Granville began his teaching career at Bethany College where he was an instructor of mathematics and served as the college treasurer. In 1893 he was awarded a bachelor's degree in mathematics from Yale University.  For fifteen years, beginning in 1895, he was professor of mathematics at Yale, and was awarded a Ph.D in mathematics from that institution in 1897 under James Pierpont. His dissertation was titled, "Referat on the Origin and Development of the Addition-Theorem in Elliptic Functions".  He published several textbooks on mathematics that were widely used throughout the United States.

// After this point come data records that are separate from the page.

From an optimization exercise on the open Yosys and OpenROAD flow, aimed at small area; shortcuts taken in it are not production practice.
Function was checked by simulation only, so behaviour that the tests miss may differ from the original.
No driver is modelled on the clock port, so clocking that relies on it looks cheaper here than on a real chip.
Power figures rest on the tool's default switching activity, not on a simulated workload.

==> flow/design.v <==
module alu(
    input [17:0] a,
    input [17:0] b,
    input [17:0] m,
    input sub,
    input k_ld, input k_add, input k_and, input k_nand, input k_nor,
    output [17:0] wd,
    output zf,
    output cf
);
    wire [17:0] bx, gn, pn, s;
    wire g0_1;
    wire g_10;
    wire g_12;
    wire g_14;
    wire g_16;
    wire g_18;
    wire g_20;
    wire g_21;
    wire g_23;
    wire g_25;
    wire g_27;
    wire g_28;
    wire g_3;
    wire g_30;
    wire g_32;
    wire g_34;
    wire g_35;
    wire g_36;
    wire g_38;
    wire g_4;
    wire g_40;
    wire g_41;
    wire g_42;
    wire g_43;
    wire g_44;
    wire g_46;
    wire g_47;
    wire g_48;
    wire g_6;
    wire g_8;
    wire i_2;
    wire i_31;
    wire i_33;
    wire i_37;
    wire i_39;
    wire i_45;
    wire p_11;
    wire p_13;
    wire p_15;
    wire p_17;
    wire p_19;
    wire p_22;
    wire p_24;
    wire p_26;
    wire p_29;
    wire p_5;
    wire p_7;
    wire p_9;
    alu_xor2 u0(.a(b[0]), .b(sub), .y(bx[0]));
    alu_nand2 u1(.a(a[0]), .b(bx[0]), .y(gn[0]));
    alu_xnor2 u2(.a(a[0]), .b(bx[0]), .y(pn[0]));
    alu_xor2 u3(.a(b[1]), .b(sub), .y(bx[1]));
    alu_nand2 u4(.a(a[1]), .b(bx[1]), .y(gn[1]));
    alu_xnor2 u5(.a(a[1]), .b(bx[1]), .y(pn[1]));
    alu_xor2 u6(.a(b[2]), .b(sub), .y(bx[2]));
    alu_nand2 u7(.a(a[2]), .b(bx[2]), .y(gn[2]));
    alu_xnor2 u8(.a(a[2]), .b(bx[2]), .y(pn[2]));
    alu_xor2 u9(.a(b[3]), .b(sub), .y(bx[3]));
    alu_nand2 u10(.a(a[3]), .b(bx[3]), .y(gn[3]));
    alu_xnor2 u11(.a(a[3]), .b(bx[3]), .y(pn[3]));
    alu_xor2 u12(.a(b[4]), .b(sub), .y(bx[4]));
    alu_nand2 u13(.a(a[4]), .b(bx[4]), .y(gn[4]));
    alu_xnor2 u14(.a(a[4]), .b(bx[4]), .y(pn[4]));
    alu_xor2 u15(.a(b[5]), .b(sub), .y(bx[5]));
    alu_nand2 u16(.a(a[5]), .b(bx[5]), .y(gn[5]));
    alu_xnor2 u17(.a(a[5]), .b(bx[5]), .y(pn[5]));
    alu_xor2 u18(.a(b[6]), .b(sub), .y(bx[6]));
    alu_nand2 u19(.a(a[6]), .b(bx[6]), .y(gn[6]));
    alu_xnor2 u20(.a(a[6]), .b(bx[6]), .y(pn[6]));
    alu_xor2 u21(.a(b[7]), .b(sub), .y(bx[7]));
    alu_nand2 u22(.a(a[7]), .b(bx[7]), .y(gn[7]));
    alu_xnor2 u23(.a(a[7]), .b(bx[7]), .y(pn[7]));
    alu_xor2 u24(.a(b[8]), .b(sub), .y(bx[8]));
    alu_nand2 u25(.a(a[8]), .b(bx[8]), .y(gn[8]));
    alu_xnor2 u26(.a(a[8]), .b(bx[8]), .y(pn[8]));
    alu_xor2 u27(.a(b[9]), .b(sub), .y(bx[9]));
    alu_nand2 u28(.a(a[9]), .b(bx[9]), .y(gn[9]));
    alu_xnor2 u29(.a(a[9]), .b(bx[9]), .y(pn[9]));
    alu_xor2 u30(.a(b[10]), .b(sub), .y(bx[10]));
    alu_nand2 u31(.a(a[10]), .b(bx[10]), .y(gn[10]));
    alu_xnor2 u32(.a(a[10]), .b(bx[10]), .y(pn[10]));
    alu_xor2 u33(.a(b[11]), .b(sub), .y(bx[11]));
    alu_nand2 u34(.a(a[11]), .b(bx[11]), .y(gn[11]));
    alu_xnor2 u35(.a(a[11]), .b(bx[11]), .y(pn[11]));
    alu_xor2 u36(.a(b[12]), .b(sub), .y(bx[12]));
    alu_nand2 u37(.a(a[12]), .b(bx[12]), .y(gn[12]));
    alu_xnor2 u38(.a(a[12]), .b(bx[12]), .y(pn[12]));
    alu_xor2 u39(.a(b[13]), .b(sub), .y(bx[13]));
    alu_nand2 u40(.a(a[13]), .b(bx[13]), .y(gn[13]));
    alu_xnor2 u41(.a(a[13]), .b(bx[13]), .y(pn[13]));
    alu_xor2 u42(.a(b[14]), .b(sub), .y(bx[14]));
    alu_nand2 u43(.a(a[14]), .b(bx[14]), .y(gn[14]));
    alu_xnor2 u44(.a(a[14]), .b(bx[14]), .y(pn[14]));
    alu_xor2 u45(.a(b[15]), .b(sub), .y(bx[15]));
    alu_nand2 u46(.a(a[15]), .b(bx[15]), .y(gn[15]));
    alu_xnor2 u47(.a(a[15]), .b(bx[15]), .y(pn[15]));
    alu_xor2 u48(.a(b[16]), .b(sub), .y(bx[16]));
    alu_nand2 u49(.a(a[16]), .b(bx[16]), .y(gn[16]));
    alu_xnor2 u50(.a(a[16]), .b(bx[16]), .y(pn[16]));
    alu_xor2 u51(.a(b[17]), .b(sub), .y(bx[17]));
    alu_nand2 u52(.a(a[17]), .b(bx[17]), .y(gn[17]));
    alu_xnor2 u53(.a(a[17]), .b(bx[17]), .y(pn[17]));
    alu_maj3 u54(.a(a[0]), .b(bx[0]), .c(sub), .y(g0_1));
    alu_inv u55(.a(g0_1), .y(i_2));
    alu_o21ai u56(.a1(pn[1]), .a2(i_2), .b1(gn[1]), .y(g_3));
    alu_o21ai u57(.a1(pn[3]), .a2(gn[2]), .b1(gn[3]), .y(g_4));
    alu_nor2 u58(.a(pn[3]), .b(pn[2]), .y(p_5));
    alu_o21ai u59(.a1(pn[5]), .a2(gn[4]), .b1(gn[5]), .y(g_6));
    alu_nor2 u60(.a(pn[5]), .b(pn[4]), .y(p_7));
    alu_o21ai u61(.a1(pn[7]), .a2(gn[6]), .b1(gn[7]), .y(g_8));
    alu_nor2 u62(.a(pn[7]), .b(pn[6]), .y(p_9));
    alu_o21ai u63(.a1(pn[9]), .a2(gn[8]), .b1(gn[9]), .y(g_10));
    alu_nor2 u64(.a(pn[9]), .b(pn[8]), .y(p_11));
    alu_o21ai u65(.a1(pn[11]), .a2(gn[10]), .b1(gn[11]), .y(g_12));
    alu_nor2 u66(.a(pn[11]), .b(pn[10]), .y(p_13));
    alu_o21ai u67(.a1(pn[13]), .a2(gn[12]), .b1(gn[13]), .y(g_14));
    alu_nor2 u68(.a(pn[13]), .b(pn[12]), .y(p_15));
    alu_o21ai u69(.a1(pn[15]), .a2(gn[14]), .b1(gn[15]), .y(g_16));
    alu_nor2 u70(.a(pn[15]), .b(pn[14]), .y(p_17));
    alu_o21ai u71(.a1(pn[17]), .a2(gn[16]), .b1(gn[17]), .y(g_18));
    alu_nor2 u72(.a(pn[17]), .b(pn[16]), .y(p_19));
    alu_a21oi u73(.a1(p_5), .a2(g_3), .b1(g_4), .y(g_20));
    alu_a21oi u74(.a1(p_9), .a2(g_6), .b1(g_8), .y(g_21));
    alu_nand2 u75(.a(p_9), .b(p_7), .y(p_22));
    alu_a21oi u76(.a1(p_13), .a2(g_10), .b1(g_12), .y(g_23));
    alu_nand2 u77(.a(p_13), .b(p_11), .y(p_24));
    alu_a21oi u78(.a1(p_17), .a2(g_14), .b1(g_16), .y(g_25));
    alu_nand2 u79(.a(p_17), .b(p_15), .y(p_26));
    alu_o21ai u80(.a1(p_22), .a2(g_20), .b1(g_21), .y(g_27));
    alu_o21ai u81(.a1(p_26), .a2(g_23), .b1(g_25), .y(g_28));
    alu_nor2 u82(.a(p_26), .b(p_24), .y(p_29));
    alu_a21oi u83(.a1(p_29), .a2(g_27), .b1(g_28), .y(g_30));
    alu_inv u84(.a(g_27), .y(i_31));
    alu_o21ai u85(.a1(p_24), .a2(i_31), .b1(g_23), .y(g_32));
    alu_inv u86(.a(g_20), .y(i_33));
    alu_a21oi u87(.a1(p_7), .a2(i_33), .b1(g_6), .y(g_34));
    alu_a21oi u88(.a1(p_11), .a2(g_27), .b1(g_10), .y(g_35));
    alu_a21oi u89(.a1(p_15), .a2(g_32), .b1(g_14), .y(g_36));
    alu_inv u90(.a(g_30), .y(i_37));
    alu_a21oi u91(.a1(p_19), .a2(i_37), .b1(g_18), .y(g_38));
    alu_inv u92(.a(g_3), .y(i_39));
    alu_o21ai u93(.a1(pn[2]), .a2(i_39), .b1(gn[2]), .y(g_40));
    alu_o21ai u94(.a1(pn[4]), .a2(g_20), .b1(gn[4]), .y(g_41));
    alu_o21ai u95(.a1(pn[6]), .a2(g_34), .b1(gn[6]), .y(g_42));
    alu_o21ai u96(.a1(pn[8]), .a2(i_31), .b1(gn[8]), .y(g_43));
    alu_o21ai u97(.a1(pn[10]), .a2(g_35), .b1(gn[10]), .y(g_44));
    alu_inv u98(.a(g_32), .y(i_45));
    alu_o21ai u99(.a1(pn[12]), .a2(i_45), .b1(gn[12]), .y(g_46));
    alu_o21ai u100(.a1(pn[14]), .a2(g_36), .b1(gn[14]), .y(g_47));
    alu_o21ai u101(.a1(pn[16]), .a2(g_30), .b1(gn[16]), .y(g_48));
    alu_xnor2 u102(.a(pn[0]), .b(sub), .y(s[0]));
    alu_xnor2 u103(.a(pn[1]), .b(g0_1), .y(s[1]));
    alu_xnor2 u104(.a(pn[2]), .b(g_3), .y(s[2]));
    alu_xnor2 u105(.a(pn[3]), .b(g_40), .y(s[3]));
    alu_xor2 u106(.a(pn[4]), .b(g_20), .y(s[4]));
    alu_xnor2 u107(.a(pn[5]), .b(g_41), .y(s[5]));
    alu_xor2 u108(.a(pn[6]), .b(g_34), .y(s[6]));
    alu_xnor2 u109(.a(pn[7]), .b(g_42), .y(s[7]));
    alu_xnor2 u110(.a(pn[8]), .b(g_27), .y(s[8]));
    alu_xnor2 u111(.a(pn[9]), .b(g_43), .y(s[9]));
    alu_xor2 u112(.a(pn[10]), .b(g_35), .y(s[10]));
    alu_xnor2 u113(.a(pn[11]), .b(g_44), .y(s[11]));
    alu_xnor2 u114(.a(pn[12]), .b(g_32), .y(s[12]));
    alu_xnor2 u115(.a(pn[13]), .b(g_46), .y(s[13]));
    alu_xor2 u116(.a(pn[14]), .b(g_36), .y(s[14]));
    alu_xnor2 u117(.a(pn[15]), .b(g_47), .y(s[15]));
    alu_xor2 u118(.a(pn[16]), .b(g_30), .y(s[16]));
    alu_xnor2 u119(.a(pn[17]), .b(g_48), .y(s[17]));
    alu_rbit u120(.s(s[0]), .m(m[0]), .gn(gn[0]), .pn(pn[0]), .k_ld(k_ld), .k_add(k_add), .k_and(k_and), .k_nand(k_nand), .k_nor(k_nor), .y(wd[0]));
    alu_rbit u121(.s(s[1]), .m(m[1]), .gn(gn[1]), .pn(pn[1]), .k_ld(k_ld), .k_add(k_add), .k_and(k_and), .k_nand(k_nand), .k_nor(k_nor), .y(wd[1]));
    alu_rbit u122(.s(s[2]), .m(m[2]), .gn(gn[2]), .pn(pn[2]), .k_ld(k_ld), .k_add(k_add), .k_and(k_and), .k_nand(k_nand), .k_nor(k_nor), .y(wd[2]));
    alu_rbit u123(.s(s[3]), .m(m[3]), .gn(gn[3]), .pn(pn[3]), .k_ld(k_ld), .k_add(k_add), .k_and(k_and), .k_nand(k_nand), .k_nor(k_nor), .y(wd[3]));
    alu_rbit u124(.s(s[4]), .m(m[4]), .gn(gn[4]), .pn(pn[4]), .k_ld(k_ld), .k_add(k_add), .k_and(k_and), .k_nand(k_nand), .k_nor(k_nor), .y(wd[4]));
    alu_rbit u125(.s(s[5]), .m(m[5]), .gn(gn[5]), .pn(pn[5]), .k_ld(k_ld), .k_add(k_add), .k_and(k_and), .k_nand(k_nand), .k_nor(k_nor), .y(wd[5]));
    alu_rbit u126(.s(s[6]), .m(m[6]), .gn(gn[6]), .pn(pn[6]), .k_ld(k_ld), .k_add(k_add), .k_and(k_and), .k_nand(k_nand), .k_nor(k_nor), .y(wd[6]));
    alu_rbit u127(.s(s[7]), .m(m[7]), .gn(gn[7]), .pn(pn[7]), .k_ld(k_ld), .k_add(k_add), .k_and(k_and), .k_nand(k_nand), .k_nor(k_nor), .y(wd[7]));
    alu_rbit u128(.s(s[8]), .m(m[8]), .gn(gn[8]), .pn(pn[8]), .k_ld(k_ld), .k_add(k_add), .k_and(k_and), .k_nand(k_nand), .k_nor(k_nor), .y(wd[8]));
    alu_rbit u129(.s(s[9]), .m(m[9]), .gn(gn[9]), .pn(pn[9]), .k_ld(k_ld), .k_add(k_add), .k_and(k_and), .k_nand(k_nand), .k_nor(k_nor), .y(wd[9]));
    alu_rbit u130(.s(s[10]), .m(m[10]), .gn(gn[10]), .pn(pn[10]), .k_ld(k_ld), .k_add(k_add), .k_and(k_and), .k_nand(k_nand), .k_nor(k_nor), .y(wd[10]));
    alu_rbit u131(.s(s[11]), .m(m[11]), .gn(gn[11]), .pn(pn[11]), .k_ld(k_ld), .k_add(k_add), .k_and(k_and), .k_nand(k_nand), .k_nor(k_nor), .y(wd[11]));
    alu_rbit u132(.s(s[12]), .m(m[12]), .gn(gn[12]), .pn(pn[12]), .k_ld(k_ld), .k_add(k_add), .k_and(k_and), .k_nand(k_nand), .k_nor(k_nor), .y(wd[12]));
    alu_rbit u133(.s(s[13]), .m(m[13]), .gn(gn[13]), .pn(pn[13]), .k_ld(k_ld), .k_add(k_add), .k_and(k_and), .k_nand(k_nand), .k_nor(k_nor), .y(wd[13]));
    alu_rbit u134(.s(s[14]), .m(m[14]), .gn(gn[14]), .pn(pn[14]), .k_ld(k_ld), .k_add(k_add), .k_and(k_and), .k_nand(k_nand), .k_nor(k_nor), .y(wd[14]));
    alu_rbit u135(.s(s[15]), .m(m[15]), .gn(gn[15]), .pn(pn[15]), .k_ld(k_ld), .k_add(k_add), .k_and(k_and), .k_nand(k_nand), .k_nor(k_nor), .y(wd[15]));
    alu_rbit u136(.s(s[16]), .m(m[16]), .gn(gn[16]), .pn(pn[16]), .k_ld(k_ld), .k_add(k_add), .k_and(k_and), .k_nand(k_nand), .k_nor(k_nor), .y(wd[16]));
    alu_rbit u137(.s(s[17]), .m(m[17]), .gn(gn[17]), .pn(pn[17]), .k_ld(k_ld), .k_add(k_add), .k_and(k_and), .k_nand(k_nand), .k_nor(k_nor), .y(wd[17]));
    assign cf = g_38;
    assign zf = ~|pn;
endmodule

In 1910 he was elected to serve as president of Gettysburg College by a unanimous vote. During his tenure the college became an accredited institution.  While at the college he also served as president of the American Federation of Lutheran Brotherhoods.

Following his resignation from Gettysburg College in 1923, he joined the Washington National Insurance Company.  He died in his home as a result of a heart attack.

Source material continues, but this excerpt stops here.